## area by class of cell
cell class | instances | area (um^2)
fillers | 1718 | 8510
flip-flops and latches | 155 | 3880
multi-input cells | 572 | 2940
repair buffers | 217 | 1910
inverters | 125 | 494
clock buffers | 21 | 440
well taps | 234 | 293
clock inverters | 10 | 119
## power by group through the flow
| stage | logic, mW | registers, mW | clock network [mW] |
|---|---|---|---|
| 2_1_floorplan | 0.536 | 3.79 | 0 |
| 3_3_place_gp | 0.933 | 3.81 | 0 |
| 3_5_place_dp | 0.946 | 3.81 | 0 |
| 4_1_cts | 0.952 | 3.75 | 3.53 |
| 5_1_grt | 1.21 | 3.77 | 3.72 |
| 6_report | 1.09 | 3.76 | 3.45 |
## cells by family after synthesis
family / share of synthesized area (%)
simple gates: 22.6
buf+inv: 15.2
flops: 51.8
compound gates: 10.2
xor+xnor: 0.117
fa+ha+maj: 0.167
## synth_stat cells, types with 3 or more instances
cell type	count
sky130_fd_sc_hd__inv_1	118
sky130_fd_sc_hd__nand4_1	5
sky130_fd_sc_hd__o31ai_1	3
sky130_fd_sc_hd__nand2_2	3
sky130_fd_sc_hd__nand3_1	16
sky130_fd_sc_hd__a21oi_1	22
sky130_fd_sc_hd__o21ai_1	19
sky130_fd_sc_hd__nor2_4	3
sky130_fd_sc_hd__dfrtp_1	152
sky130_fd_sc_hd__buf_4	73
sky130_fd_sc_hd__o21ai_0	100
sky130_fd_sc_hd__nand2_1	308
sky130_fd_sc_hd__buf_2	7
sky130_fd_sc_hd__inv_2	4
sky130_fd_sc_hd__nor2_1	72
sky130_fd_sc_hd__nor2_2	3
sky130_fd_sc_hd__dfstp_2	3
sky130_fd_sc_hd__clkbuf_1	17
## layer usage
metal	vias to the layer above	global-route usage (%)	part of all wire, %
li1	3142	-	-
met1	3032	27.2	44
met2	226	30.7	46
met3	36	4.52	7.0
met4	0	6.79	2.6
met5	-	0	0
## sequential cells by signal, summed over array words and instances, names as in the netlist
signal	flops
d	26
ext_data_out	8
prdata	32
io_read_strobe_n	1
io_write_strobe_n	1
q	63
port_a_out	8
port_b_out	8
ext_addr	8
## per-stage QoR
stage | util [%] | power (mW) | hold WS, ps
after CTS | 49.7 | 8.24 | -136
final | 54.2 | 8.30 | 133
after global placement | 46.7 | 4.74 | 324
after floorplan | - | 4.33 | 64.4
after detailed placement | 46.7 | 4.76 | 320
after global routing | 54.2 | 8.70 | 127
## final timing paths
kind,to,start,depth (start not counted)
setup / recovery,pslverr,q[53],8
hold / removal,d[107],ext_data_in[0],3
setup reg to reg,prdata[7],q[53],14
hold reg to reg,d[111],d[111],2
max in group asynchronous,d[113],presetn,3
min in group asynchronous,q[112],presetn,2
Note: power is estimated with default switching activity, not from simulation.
===== src/inc/wdtit_pkg.sv =====
// shared constants for the watchdog / interval timer
package wdtit_pkg;
	// ------------------------------------------------------------
	// register addresses
	// ------------------------------------------------------------
	localparam logic [31:0] ADDR_CTRL_RD = 32'hffff8610;
	localparam logic [31:0] ADDR_CNT_RD = 32'hffff8611;
	localparam logic [31:0] ADDR_RST_RD = 32'hffff8613;
	localparam logic [31:0] ADDR_CNT_CTRL_WR = 32'hffff8610;
	localparam logic [31:0] ADDR_RST_WR = 32'hffff8612;
	// ------------------------------------------------------------
	// write keys
	// ------------------------------------------------------------
	localparam logic [7:0] KEY_CNT = 8'h5a;
	localparam logic [7:0] KEY_CTRL = 8'ha5;
	localparam logic [7:0] KEY_RST_DATA = 8'h5a;
	localparam logic [7:0] KEY_FLAG_CLR = 8'ha5;
	localparam logic [7:0] FLAG_CLR_DATA = 8'h00;
	// ------------------------------------------------------------
	// field positions
	// ------------------------------------------------------------
	localparam int CTRL_OVF_BIT = 7;
	localparam int CTRL_MODE_BIT = 6;
	localparam int CTRL_EN_BIT = 5;
	localparam int RST_WATCHDOG_OVERFLOW_FLAG_BIT = 7;
	localparam int RST_ENA_BIT = 6;
	localparam int RST_KIND_BIT = 5;
	// ------------------------------------------------------------
	// reset values and read-as-one masks
	// ------------------------------------------------------------
	localparam logic [7:0] CTRL_RESERVED_ONES = 8'h18;
	localparam logic [7:0] RST_RESERVED_ONES = 8'h1f;
	localparam logic [7:0] CNT_RESET = 8'h00;
	localparam logic [2:0] PRESCALE_RESET = 3'h0;
	// ------------------------------------------------------------
	// timing
	// ------------------------------------------------------------
	localparam int OVF_OUT_CYCLES = 128;
	localparam int CHIP_RST_CYCLES = 512;
	localparam int PRESCALE_WIDTH = 13;
	// prescaler tap for each select code: phi/2,64,128,256,512,1024,4096,8192
	localparam logic [3:0] TAP0 = 4'h0;
	localparam logic [3:0] TAP1 = 4'h5;
	localparam logic [3:0] TAP2 = 4'h6;
	localparam logic [3:0] TAP3 = 4'h7;
	localparam logic [3:0] TAP4 = 4'h8;
	localparam logic [3:0] TAP5 = 4'h9;
	localparam logic [3:0] TAP6 = 4'hb;
	localparam logic [3:0] TAP7 = 4'hc;
endpackage


===== src/inc/wdtit_tick_if.sv =====
// tick request and answer between the top and the prescaler
`timescale 1ns/100ps
interface wdtit_tick_if;
	logic run;
	logic [2:0] sel;
	logic tick;
	modport ctrl (output run, output sel, input tick);
	modport pre (input run, input sel, output tick);
endinterface


===== src/verilog/wdtit_top.sv =====
// watchdog / interval timer: registers, counter, overflow actions
// ------------------------------------------------------------
// Notes on behaviour
// - byte reads of control, counter and reset status at three addresses.
// - watchdog mode when mode select and count enable are both one.
// - watchdog overflow drives overflow_out_n low for 128 clocks.
// - with reset enable set, chip reset starts with the overflow output.
// - reset kind bit picks power-on or manual chip reset.
// - internal watchdog reset lasts 512 clocks.
// - external reset wins over a coincident overflow and clears the flag.
// - watchdog reset does not touch port, pin function or output-enable registers.
// - interval mode raises an interrupt request on every overflow.
// - standby refused while counting; software stops counting first.
// - on NMI in standby count at old rate, leave standby on wrap.
// - interval flag and interrupt request are set in the same cycle.
// - watchdog flag is set one clock before the overflow output goes low.
// - counter write in third bus state wins over a coincident tick.
// - without reset enable, overflow resets only counter and control register.
// - keyed word writes to counter and control share one address.
// - reset register keyed writes clear the flag or load enable and kind.
// - counter held at zero while count enable is clear, except during standby wake.
// - prescale select picks one of eight system clock divisions.
// ------------------------------------------------------------
`timescale 1ns/100ps
module wdtit_top (
	// clock and reset
	input wire logic I_SYS_CLK,
	input wire logic I_RSTN,
	// cpu bus
	input wire logic [31:0] I_ADDR,
	input wire logic I_RD,
	input wire logic I_WR_WORD,
	input wire logic I_WR_T3,
	input wire logic [15:0] I_WDATA,
	output logic [7:0] O_RDATA,
	// standby control
	input wire logic I_STBY_REQ,
	input wire logic I_NMI,
	output logic O_STBY_ACTIVE,
	output logic O_STBY_REFUSED,
	output logic O_CLK_RUN,
	// overflow outputs
	output logic O_OVERFLOW_OUT_N,
	output logic O_INTERVAL_INTERRUPT,
	output logic O_CHIP_RST_PWRON,
	output logic O_CHIP_RST_MANUAL
);
	// ------------------------------------------------------------
	// state
	// ------------------------------------------------------------
	typedef enum {S_RUN, S_STBY, S_WAKE} wdtit_stby_t;
	wdtit_stby_t stby_q;
	logic [7:0] cnt_q;
	logic ovf_flag_q;
	logic mode_q;
	logic en_q;
	logic [2:0] psel_q;
	logic watchdog_overflow_flag_q;
	logic rst_ena_q;
	logic rst_kind_q;
	logic kind_latched_q;
	logic ovf_read_q;
	logic watchdog_overflow_flag_read_q;
	logic wrap;
	logic wd_ovf;
	logic it_ovf;
	logic wd_soft;
	logic ovf_pulse;
	logic crst_pulse;
	logic wr_cnt;
	logic wr_ctrl;
	logic wr_rst_data;
	logic wr_flag_clr;
	logic rd_ctrl;
	logic rd_rst;
	wdtit_tick_if tk ();

	// ------------------------------------------------------------
	// bus decode
	// ------------------------------------------------------------
	// keyed shared address
	assign wr_cnt = I_WR_WORD && I_ADDR == wdtit_pkg::ADDR_CNT_CTRL_WR
		&& I_WDATA[15:8] == wdtit_pkg::KEY_CNT;
	assign wr_ctrl = I_WR_WORD && I_ADDR == wdtit_pkg::ADDR_CNT_CTRL_WR
		&& I_WDATA[15:8] == wdtit_pkg::KEY_CTRL;
	assign wr_rst_data = I_WR_WORD && I_ADDR == wdtit_pkg::ADDR_RST_WR
		&& I_WDATA[15:8] == wdtit_pkg::KEY_RST_DATA;
	assign wr_flag_clr = I_WR_WORD && I_ADDR == wdtit_pkg::ADDR_RST_WR
		&& I_WDATA[15:8] == wdtit_pkg::KEY_FLAG_CLR && I_WDATA[7:0] == wdtit_pkg::FLAG_CLR_DATA;
	assign rd_ctrl = I_RD && I_ADDR == wdtit_pkg::ADDR_CTRL_RD;
	assign rd_rst = I_RD && I_ADDR == wdtit_pkg::ADDR_RST_RD;

	// ------------------------------------------------------------
	// prescaler and counter
	// ------------------------------------------------------------
	// standby wake counts at the setting held from before standby
	assign tk.run = en_q | (stby_q == S_WAKE);
	assign tk.sel = psel_q;

	wdtit_prescaler u_pre (
		.i_clk(I_SYS_CLK),
		.i_rstn(I_RSTN),
		.tk(tk)
	);

	assign wrap = tk.tick && cnt_q == 8'hff && !(wr_cnt && I_WR_T3);
	assign wd_ovf = wrap && en_q && mode_q;
	assign it_ovf = wrap && en_q && !mode_q;
	// local reset when chip reset is off
	assign wd_soft = wd_ovf && !rst_ena_q;

	always_ff @(posedge I_SYS_CLK or negedge I_RSTN) begin
		if (!I_RSTN) begin
			cnt_q <= wdtit_pkg::CNT_RESET;
		end else if (wr_cnt && I_WR_T3) begin
			cnt_q <= I_WDATA[7:0];
		end else if (wd_soft || (!en_q && stby_q != S_WAKE)) begin
			cnt_q <= wdtit_pkg::CNT_RESET;
		end else if (tk.tick) begin
			cnt_q <= cnt_q + 8'h01;
		end
	end

	// ------------------------------------------------------------
	// control register
	// ------------------------------------------------------------
	always_ff @(posedge I_SYS_CLK or negedge I_RSTN) begin
		if (!I_RSTN) begin
			mode_q <= 1'b0;
			en_q <= 1'b0;
			psel_q <= wdtit_pkg::PRESCALE_RESET;
		end else if (wd_soft) begin
			mode_q <= 1'b0;
			en_q <= 1'b0;
			psel_q <= wdtit_pkg::PRESCALE_RESET;
		end else if (wr_ctrl && I_WR_T3) begin
			mode_q <= I_WDATA[wdtit_pkg::CTRL_MODE_BIT];
			en_q <= I_WDATA[wdtit_pkg::CTRL_EN_BIT];
			psel_q <= I_WDATA[2:0];
		end
	end

	// flag clears on watchdog local reset, or by write only after it has been read as one; set wins over clear
	always_ff @(posedge I_SYS_CLK or negedge I_RSTN) begin
		if (!I_RSTN) begin
			ovf_flag_q <= 1'b0;
			ovf_read_q <= 1'b0;
		end else if (wd_soft) begin
			ovf_flag_q <= 1'b0;
			ovf_read_q <= 1'b0;
		end else if (it_ovf) begin
			ovf_flag_q <= 1'b1;
		end else begin
			if (rd_ctrl && ovf_flag_q) begin
				ovf_read_q <= 1'b1;
			end
			if (wr_ctrl && I_WR_T3 && ovf_read_q && !I_WDATA[wdtit_pkg::CTRL_OVF_BIT]) begin
				ovf_flag_q <= 1'b0;
				ovf_read_q <= 1'b0;
			end
		end
	end

	// ------------------------------------------------------------
	// reset control register
	// ------------------------------------------------------------
	// cleared by the external pin, or by a keyed flag-clear write once the flag has been read as one
	always_ff @(posedge I_SYS_CLK or negedge I_RSTN) begin
		if (!I_RSTN) begin
			watchdog_overflow_flag_q <= 1'b0;
			watchdog_overflow_flag_read_q <= 1'b0;
		end else if (wd_ovf) begin
			watchdog_overflow_flag_q <= 1'b1;
		end else begin
			if (rd_rst && watchdog_overflow_flag_q) begin
				watchdog_overflow_flag_read_q <= 1'b1;
			end
			if (wr_flag_clr && I_WR_T3 && watchdog_overflow_flag_read_q) begin
				watchdog_overflow_flag_q <= 1'b0;
				watchdog_overflow_flag_read_q <= 1'b0;
			end
		end
	end

	always_ff @(posedge I_SYS_CLK or negedge I_RSTN) begin
		if (!I_RSTN) begin
			rst_ena_q <= 1'b0;
			rst_kind_q <= 1'b0;
		end else if (stby_q == S_STBY) begin
			rst_ena_q <= 1'b0;
			rst_kind_q <= 1'b0;
		end else if (wr_rst_data && I_WR_T3) begin
			// data key loads bits 6 and 5
			rst_ena_q <= I_WDATA[wdtit_pkg::RST_ENA_BIT];
			rst_kind_q <= I_WDATA[wdtit_pkg::RST_KIND_BIT];
		end
	end

	// ------------------------------------------------------------
	// overflow output and chip reset
	// ------------------------------------------------------------
	// 128 clock pulse
	wdtit_pulse_timer #(
		.LEN(wdtit_pkg::OVF_OUT_CYCLES)
	) u_ovf_pulse (
		.i_clk(I_SYS_CLK),
		.i_rstn(I_RSTN),
		.i_start(wd_ovf),
		.o_active(ovf_pulse)
	);

	// chip reset starts with the overflow output
	wdtit_pulse_timer #(
		.LEN(wdtit_pkg::CHIP_RST_CYCLES)
	) u_rst_pulse (
		.i_clk(I_SYS_CLK),
		.i_rstn(I_RSTN),
		.i_start(wd_ovf && rst_ena_q),
		.o_active(crst_pulse)
	);

	// kind held for the whole reset, software may not retarget it midway
	always_ff @(posedge I_SYS_CLK or negedge I_RSTN) begin
		if (!I_RSTN) begin
			kind_latched_q <= 1'b0;
		end else if (wd_ovf) begin
			kind_latched_q <= rst_kind_q;
		end
	end

	// ------------------------------------------------------------
	// output pins
	// ------------------------------------------------------------
	// registered pin; shifts by the same clock as the chip reset, so both start together
	always_ff @(posedge I_SYS_CLK or negedge I_RSTN) begin
		if (!I_RSTN) begin
			O_OVERFLOW_OUT_N <= 1'b1;
		end else begin
			O_OVERFLOW_OUT_N <= !ovf_pulse;
		end
	end

	always_ff @(posedge I_SYS_CLK or negedge I_RSTN) begin
		if (!I_RSTN) begin
			O_CHIP_RST_PWRON <= 1'b0;
			O_CHIP_RST_MANUAL <= 1'b0;
		end else begin
			O_CHIP_RST_PWRON <= crst_pulse && !kind_latched_q;
			O_CHIP_RST_MANUAL <= crst_pulse && kind_latched_q;
		end
	end

	always_ff @(posedge I_SYS_CLK or negedge I_RSTN) begin
		if (!I_RSTN) begin
			O_INTERVAL_INTERRUPT <= 1'b0;
		end else begin
			O_INTERVAL_INTERRUPT <= it_ovf;
		end
	end

	// ------------------------------------------------------------
	// standby
	// ------------------------------------------------------------
	always_ff @(posedge I_SYS_CLK or negedge I_RSTN) begin
		if (!I_RSTN) begin
			stby_q <= S_RUN;
			O_STBY_REFUSED <= 1'b0;
		end else begin
			O_STBY_REFUSED <= 1'b0;
			unique case (stby_q)
				S_RUN: begin
					if (I_STBY_REQ && en_q) begin
						O_STBY_REFUSED <= 1'b1;
					end else if (I_STBY_REQ) begin
						stby_q <= S_STBY;
					end
				end
				S_STBY: begin
					if (I_NMI) begin
						stby_q <= S_WAKE;
					end
				end
				S_WAKE: begin
					if (tk.tick && cnt_q == 8'hff) begin
						stby_q <= S_RUN;
					end
				end
			endcase
		end
	end

	always_ff @(posedge I_SYS_CLK or negedge I_RSTN) begin
		if (!I_RSTN) begin
			O_STBY_ACTIVE <= 1'b0;
			O_CLK_RUN <= 1'b1;
		end else begin
			O_STBY_ACTIVE <= stby_q != S_RUN;
			O_CLK_RUN <= stby_q == S_RUN;
		end
	end

	// ------------------------------------------------------------
	// read data
	// ------------------------------------------------------------
	// three byte read addresses
	always_ff @(posedge I_SYS_CLK or negedge I_RSTN) begin
		if (!I_RSTN) begin
			O_RDATA <= 8'h00;
		end else if (rd_ctrl) begin
			O_RDATA <= {ovf_flag_q, mode_q, en_q, 5'h00} | wdtit_pkg::CTRL_RESERVED_ONES
				| {5'h00, psel_q};
		end else if (I_RD && I_ADDR == wdtit_pkg::ADDR_CNT_RD) begin
			O_RDATA <= cnt_q;
		end else if (rd_rst) begin
			O_RDATA <= {watchdog_overflow_flag_q, rst_ena_q, rst_kind_q, 5'h00} | wdtit_pkg::RST_RESERVED_ONES;
		end else begin
			O_RDATA <= 8'h00;
		end
	end
endmodule


===== src/verilog/wdtit_prescaler.sv =====
// divider of the system clock, cleared while stopped, with selectable tick tap
`timescale 1ns/100ps
module wdtit_prescaler (
	// clock and reset
	input wire logic i_clk,
	input wire logic i_rstn,
	// tick port
	wdtit_tick_if.pre tk
);
	logic [wdtit_pkg::PRESCALE_WIDTH-1:0] div_q;
	logic [wdtit_pkg::PRESCALE_WIDTH-1:0] div_d;
	logic [3:0] tap;
	logic [wdtit_pkg::PRESCALE_WIDTH-1:0] ones;

	// divider cleared while stopped so each run starts from a fresh period
	always_ff @(posedge i_clk or negedge i_rstn) begin
		if (!i_rstn) begin
			div_q <= '0;
		end else begin
			div_q <= div_d;
		end
	end

	always_comb begin
		div_d = tk.run ? div_q + 1'b1 : '0;
	end

	always_comb begin
		unique case (tk.sel)
			3'h0: tap = wdtit_pkg::TAP0;
			3'h1: tap = wdtit_pkg::TAP1;
			3'h2: tap = wdtit_pkg::TAP2;
			3'h3: tap = wdtit_pkg::TAP3;
			3'h4: tap = wdtit_pkg::TAP4;
			3'h5: tap = wdtit_pkg::TAP5;
			3'h6: tap = wdtit_pkg::TAP6;
			3'h7: tap = wdtit_pkg::TAP7;
		endcase
	end

	genvar g;
	generate
		for (g = 0; g < wdtit_pkg::PRESCALE_WIDTH; g++) begin : g_ones
			assign ones[g] = (g > int'(tap)) ? 1'b1 : div_q[g];
		end
	endgenerate

	// tick when every divider bit up to the tap is one, bits above it masked
	assign tk.tick = tk.run & (&ones);
endmodule


===== src/verilog/wdtit_pulse_timer.sv =====
// fixed-length active pulse started by a one-cycle trigger
`timescale 1ns/100ps
module wdtit_pulse_timer #(
	parameter int LEN = 128
) (
	// clock and reset
	input wire logic i_clk,
	input wire logic i_rstn,
	// trigger and pulse
	input wire logic i_start,
	output logic o_active
);
	localparam int CW = $clog2(LEN + 1);
	logic [CW-1:0] cnt_q;

	// retrigger restarts the full length
	always_ff @(posedge i_clk or negedge i_rstn) begin
		if (!i_rstn) begin
			cnt_q <= '0;
		end else if (i_start) begin
			cnt_q <= CW'(LEN);
		end else if (cnt_q != '0) begin
			cnt_q <= cnt_q - 1'b1;
		end
	end

	always_ff @(posedge i_clk or negedge i_rstn) begin
		if (!i_rstn) begin
			o_active <= 1'b0;
		end else begin
			o_active <= i_start | (cnt_q > CW'(1));
		end
	end
endmodule


===== config.mk =====
export PLATFORM = sky130hd
export DESIGN_NAME = wdtit_top
export DESIGN_NICKNAME = d
export VERILOG_FILES = /design/src/inc/wdtit_pkg.sv /design/src/inc/wdtit_tick_if.sv /design/src/verilog/wdtit_top.sv /design/src/verilog/wdtit_prescaler.sv /design/src/verilog/wdtit_pulse_timer.sv
export SDC_FILE = /design/constraint.sdc
export NUM_CORES = 1
export LEC_CHECK = 0
export ABC_CLOCK_PERIOD_IN_PS = 3430
export BUFFER_PORTS_ARGS = -buffer_cell sky130_fd_sc_hd__buf_2
export CELL_PAD_IN_SITES_DETAIL_PLACEMENT = 0
export CELL_PAD_IN_SITES_GLOBAL_PLACEMENT = 1
export CORE_MARGIN = 2
export CORE_UTILIZATION = 43
export DETAILED_ROUTE_END_ITERATION = 12
export PLACE_DENSITY_LB_ADDON = 0.2
export SKIP_CTS_REPAIR_TIMING = 1
export SYNTH_ARGS = -nofsm -noshare
export SYNTH_HDL_FRONTEND = slang
export SYNTH_SLANG_ARGS = --single-unit

===== constraint.sdc =====
create_clock -name I_SYS_CLK -period 3.43 [get_ports I_SYS_CLK]
set_clock_uncertainty 0.2 [all_clocks]
set_input_delay 0.343 -clock I_SYS_CLK [delete_from_list [all_inputs] [get_ports I_SYS_CLK]]
set_output_delay 0.343 -clock I_SYS_CLK [all_outputs]
set_load 0.005 [all_outputs]

; ---- Yosys cells after proc, flatten, opt, wreduce, memory -nomap -nowiden
; Memories as Yosys holds them, arrays and structs flattened.
; Index checks and enable logic that the tools add are counted.
; Widths: inputs -> output; s select.
[word_totals]
register_bits = 100
rom_bits = 32
word_cells = 175
n_memories = 1
[memory_table]
columns = name, depth, width, read_ports, rd_clocked_by_memory_dff, wr, line
row1 = (name not given), 8, 4, 1, 0, 0, wdtit_prescaler.sv:29  ; unique case (tk.sel)
[classes]
n_addsub = 4
n_lt_le_gt_ge = 14
n_eq_ne = 17
muxes = 51
bitwise_logic = 6
reduce_logical = 57
[op_table]
columns = cell, n
row1 = $eq 32x32->1 const B, 4
row2 = $mux 32, 4
row3 = $pmux 32 s3, 1
row4 = $eq 32x2->1 const B, 2
row5 = $logic_not 32->1, 2
row6 = $mux 8, 8
row7 = $mux 1, 33
row8 = $eq 32x1->1 const B, 1
row9 = $eq 32x3->1 const B, 1
row10 = $ne 32x3->1 const B, 1
row11 = $reduce_bool 32->1, 1
row12 = $logic_and 1x1->1, 30
row13 = $gt 4x4->1 const A, 5
row14 = $mux 10, 2
row15 = $eq 8x8->1 const B, 2
row16 = $gt 3x4->1 const A, 4
row17 = $add 13x1->13 const B, 1
row18 = $mux 13, 1
row19 = $reduce_and 13->1, 1
row20 = $reduce_bool 2->1, 6
row21 = $gt 10x1->1 const B, 1
row22 = $reduce_bool 10->1, 1
row23 = $sub 10x1->10 const B, 1
row24 = $reduce_bool 3->1, 3
row25 = other kinds (19), 33

; ---- Longest topological paths before layout
; Gate-level depths: netlist (run 1).
; An unclocked memory read counts as a cell.
[depth]
word_depth = 13
mapped_depth = 9
depth_no_buf = 8

; ---- Cells and area by module
; From an unflattened synthesis (run 1), not the netlist that was laid out.
[hier_totals]
cells_unflattened = 382
hier_area_um2 = 3792.4
[by_module_without_submodules]
columns = mod, instances, cells_per_inst, area_each_um2
row1 = wdtit_top, 1, 185, 1883.1
row2 = wdtit_prescaler, 1, 82, 805.8
row3 = wdtit_pulse_timer (u_rst_pulse), 1, 61, 596.8
row4 = wdtit_pulse_timer (u_ovf_pulse), 1, 54, 506.7

; ---- Worst setup path before layout (run 1)
; OpenSTA, ideal clock, no wires.
[synth_path]
path_type = flip-flop to flip-flop
from = register psel_q[1]
to = register ovf_read_q
arrival_ns = 2.465
t_required_ns = 3.084
setup_slack_ns = 0.618
path_stages_with_launch = 9
n_path_buf = 0
synth_period_minus_slack_ns = 2.812
path_cell_list = dfrtp_1 > inv_1 > ha_1 > nor2b_1 > o21a_1 > o221ai_1 > nand3_2 > nor4_1 > o41ai_2
[synth_via]
elab_chain_len = 12
word_cells_on_any_way = 37
classes_between = 12 x order compare / 1 x eq/ne / 13 x mux / 1 x bitwise / 9 x reduce/logical / 1 x memory
[synth_rtl]
columns = element, line
row1 = start: declaration, wdtit_top.sv:57  ; logic [2:0] psel_q;
row2 = start signal: assignment, wdtit_top.sv:131  ; psel_q <= wdtit_pkg::PRESCALE_RESET;
row3 = start signal: assignment, wdtit_top.sv:135  ; psel_q <= wdtit_pkg::PRESCALE_RESET;
row4 = start signal: assignment, wdtit_top.sv:139  ; psel_q <= I_WDATA[2:0];
row5 = $mem_v2 8x4 (*), --
row6 = $gt 1x4->1 (tied with other cells), wdtit_prescaler.sv:44  ; assign ones[g] = (g > int'(tap)) ? 1'b1 : div_q[g];
row7 = $mux 1, wdtit_prescaler.sv:44
row8 = $reduce_and 13->1 (*), wdtit_prescaler.sv:49  ; assign tk.tick = tk.run & (&ones);
row9 = $and 1x1->1 (*), wdtit_prescaler.sv:49
row10 = $logic_and 1x1->1 (*) (2 in a row), wdtit_top.sv:106  ; assign wrap = tk.tick && cnt_q == 8'hff && !(wr_cnt && I_WR_T3);
row11 = $logic_and 1x1->1 (*), "wdtit_top.sv:107, wdtit_top.sv:108"
row12 = $logic_and 1x1->1, wdtit_top.sv:107  ; assign wd_ovf = wrap && en_q && mode_q;
row13 = $logic_and 1x1->1, wdtit_top.sv:110  ; assign wd_soft = wd_ovf && !rst_ena_q;
row14 = $ne 2x1->1 (no line) or $reduce_bool 3->1 (tied branches), --
row15 = $reduce_and 2->1 (no line), --
row16 = end signal: assignment, wdtit_top.sv:147  ; ovf_read_q <= 1'b0;
row17 = end signal: assignment, wdtit_top.sv:150  ; ovf_read_q <= 1'b0;
row18 = end signal: assignment, wdtit_top.sv:155  ; ovf_read_q <= 1'b1;
row19 = end: declaration, wdtit_top.sv:62  ; logic ovf_read_q;
; Mark *: on every way between the ends. The rest lies on a longest branch, timed or not.
; A chain may end at the register's enable or synchronous reset.

; ---- Final worst setup path (run 1)
[layout_path]
from = register psel_q[1]
to = register kind_latched_q
[layout_via]
elab_chain_len = 9
word_cells_on_any_way = 31
classes_between = 12 x order compare / 12 x mux / 1 x bitwise / 5 x reduce/logical / 1 x memory
[layout_rtl]
columns = element, line
row1 = $mem_v2 8x4 (*), --
row2 = $gt 1x4->1 (tied with other cells), wdtit_prescaler.sv:44
row3 = $mux 1, wdtit_prescaler.sv:44
row4 = $reduce_and 13->1 (*), wdtit_prescaler.sv:49
row5 = $and 1x1->1 (*), wdtit_prescaler.sv:49
row6 = $logic_and 1x1->1 (*) (2 in a row), wdtit_top.sv:106
row7 = $logic_and 1x1->1 (*) (2 in a row), wdtit_top.sv:107
row8 = end signal: assignment, wdtit_top.sv:227  ; kind_latched_q <= rst_kind_q;
row9 = end: declaration, wdtit_top.sv:61  ; logic kind_latched_q;
; Marked as above.

==> results of run 1 <==
==> cells by family after synthesis <==
kind of cell	after synthesis	share of synthesized area [%]
AND/OR/NAND/NOR	191	27.3
flip-flops	70	44.6
AO/OA/AOI/OAI	67	12.7
buffers and inverters	24	2.36
XOR/XNOR	20	4.46
multiplexers	17	4.43
adder cells (fa/ha/maj)	13	4.14
==> area by class of cell <==
type | count | area [um^2] | share of cell area, %
Multi-Input combinational cell | 308 | 2080 | 44.5
Clock inverter | 7 | 121 | 2.59
Inverter | 15 | 56.3 | 1.20
Tap cell | 108 | 135 | 2.89
Clock buffer | 9 | 124 | 2.65
Sequential cell | 70 | 1750 | 37.5
Timing Repair Buffer | 77 | 408 | 8.71
==> metal layers <==
metal  vias up  routed length [um]
met2        91                4220
met3        11                 605
li1       1641                   -
met4         0                 163
met1      1548                4440
met5         -                   0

### Exercise requirements
What do the lines above say from the one containing "after CTS | 49.7 | 8.24 | -136" down to the one containing "min in group asynchronous,q[112],presetn,2"? Return them exactly, both end lines included, and only them.

### Task answer
after CTS | 49.7 | 8.24 | -136
final | 54.2 | 8.30 | 133
after global placement | 46.7 | 4.74 | 324
after floorplan | - | 4.33 | 64.4
after detailed placement | 46.7 | 4.76 | 320
after global routing | 54.2 | 8.70 | 127
## final timing paths
kind,to,start,depth (start not counted)
setup / recovery,pslverr,q[53],8
hold / removal,d[107],ext_data_in[0],3
setup reg to reg,prdata[7],q[53],14
hold reg to reg,d[111],d[111],2
max in group asynchronous,d[113],presetn,3
min in group asynchronous,q[112],presetn,2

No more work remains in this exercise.